Posted: July 21, 2013 Filed under: Uncategorized Leave a commentTwo years ago on my birthday, I took a walk in Eno Park and prayed to make a living from my creative work. This year, I went for a walk in Duke Forest, and having (at least temporarily) achieved that goal, I prayed for coping skills. Because the nature of the hedonic treadmill is that you forget good fortune quickly and fixate on problems. I’m in the middle of four major projects right now—final edits on the novel, helping to produce the Fringe production of What Every Girl Should Know, managing the associated IndieGogo campaign, and writing enough of the new play Tarantino for auditions to happen—and so even on my birthday, it was hard to quiet my mind enough for thirty seconds, to pray at a stretch.

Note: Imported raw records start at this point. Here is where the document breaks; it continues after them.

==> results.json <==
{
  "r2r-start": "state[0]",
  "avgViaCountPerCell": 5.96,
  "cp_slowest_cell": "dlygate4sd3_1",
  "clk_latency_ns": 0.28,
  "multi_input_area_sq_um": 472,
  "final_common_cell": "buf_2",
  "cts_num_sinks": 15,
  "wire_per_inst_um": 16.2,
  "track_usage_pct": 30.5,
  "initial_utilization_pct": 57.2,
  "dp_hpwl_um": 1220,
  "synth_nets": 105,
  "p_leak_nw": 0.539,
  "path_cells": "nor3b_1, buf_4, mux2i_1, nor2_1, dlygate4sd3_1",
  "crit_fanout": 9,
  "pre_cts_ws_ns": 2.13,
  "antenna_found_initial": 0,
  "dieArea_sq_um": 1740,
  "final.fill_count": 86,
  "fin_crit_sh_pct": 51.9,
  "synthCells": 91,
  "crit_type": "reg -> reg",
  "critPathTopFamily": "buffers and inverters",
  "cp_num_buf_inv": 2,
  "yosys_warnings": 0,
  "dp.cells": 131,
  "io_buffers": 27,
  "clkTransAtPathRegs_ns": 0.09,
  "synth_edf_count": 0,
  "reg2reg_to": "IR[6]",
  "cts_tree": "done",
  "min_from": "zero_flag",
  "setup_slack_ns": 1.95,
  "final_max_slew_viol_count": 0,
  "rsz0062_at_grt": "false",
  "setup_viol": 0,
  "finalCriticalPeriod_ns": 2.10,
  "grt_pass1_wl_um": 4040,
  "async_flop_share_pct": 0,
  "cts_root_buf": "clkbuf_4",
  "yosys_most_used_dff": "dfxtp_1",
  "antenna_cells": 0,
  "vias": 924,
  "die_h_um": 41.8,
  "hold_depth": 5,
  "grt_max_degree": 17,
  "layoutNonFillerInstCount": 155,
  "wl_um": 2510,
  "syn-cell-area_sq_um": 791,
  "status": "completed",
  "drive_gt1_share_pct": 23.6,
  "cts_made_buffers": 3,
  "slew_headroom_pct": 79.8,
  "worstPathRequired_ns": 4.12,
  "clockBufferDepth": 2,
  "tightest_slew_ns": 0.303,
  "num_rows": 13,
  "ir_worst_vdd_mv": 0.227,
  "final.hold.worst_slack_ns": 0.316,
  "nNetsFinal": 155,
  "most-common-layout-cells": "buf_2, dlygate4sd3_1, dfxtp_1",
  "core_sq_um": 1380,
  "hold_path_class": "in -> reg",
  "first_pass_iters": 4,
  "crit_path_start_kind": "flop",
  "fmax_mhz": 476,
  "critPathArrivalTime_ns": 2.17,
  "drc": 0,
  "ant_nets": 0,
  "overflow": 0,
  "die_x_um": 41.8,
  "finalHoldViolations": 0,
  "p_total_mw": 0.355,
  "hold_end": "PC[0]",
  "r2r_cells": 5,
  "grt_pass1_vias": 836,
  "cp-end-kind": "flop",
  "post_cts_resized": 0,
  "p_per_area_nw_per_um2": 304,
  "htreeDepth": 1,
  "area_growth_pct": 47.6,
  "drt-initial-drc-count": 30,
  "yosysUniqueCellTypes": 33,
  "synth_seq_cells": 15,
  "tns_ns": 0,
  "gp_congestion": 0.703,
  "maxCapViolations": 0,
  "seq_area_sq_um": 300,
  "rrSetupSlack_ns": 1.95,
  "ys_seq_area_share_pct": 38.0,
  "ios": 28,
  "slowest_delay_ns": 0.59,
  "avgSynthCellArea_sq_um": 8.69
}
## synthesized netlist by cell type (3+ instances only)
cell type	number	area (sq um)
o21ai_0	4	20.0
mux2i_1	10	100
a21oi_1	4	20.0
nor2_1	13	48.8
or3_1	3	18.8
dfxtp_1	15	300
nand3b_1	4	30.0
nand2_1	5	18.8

Instead I just gave up and trusted the universe knew what I needed.
I’m always a little surprised at how many trees there are in the world. I trace this back to being a child of the 80s, when alarmist environmentalism was all over the pages of the tissue-thin Scholastic handouts we got in school each week. I remember reading how, at X rate, all of the rainforests would disappear by Y date; but I took this to mean all trees, everywhere, and I had a vivid fantasy of the last tree on earth being the gnarled pear tree in our backyard in Annville, and tying myself to its trunk as the bulldozers advanced.
So I’m always a little relieved to see those measures aren’t necessary, yet.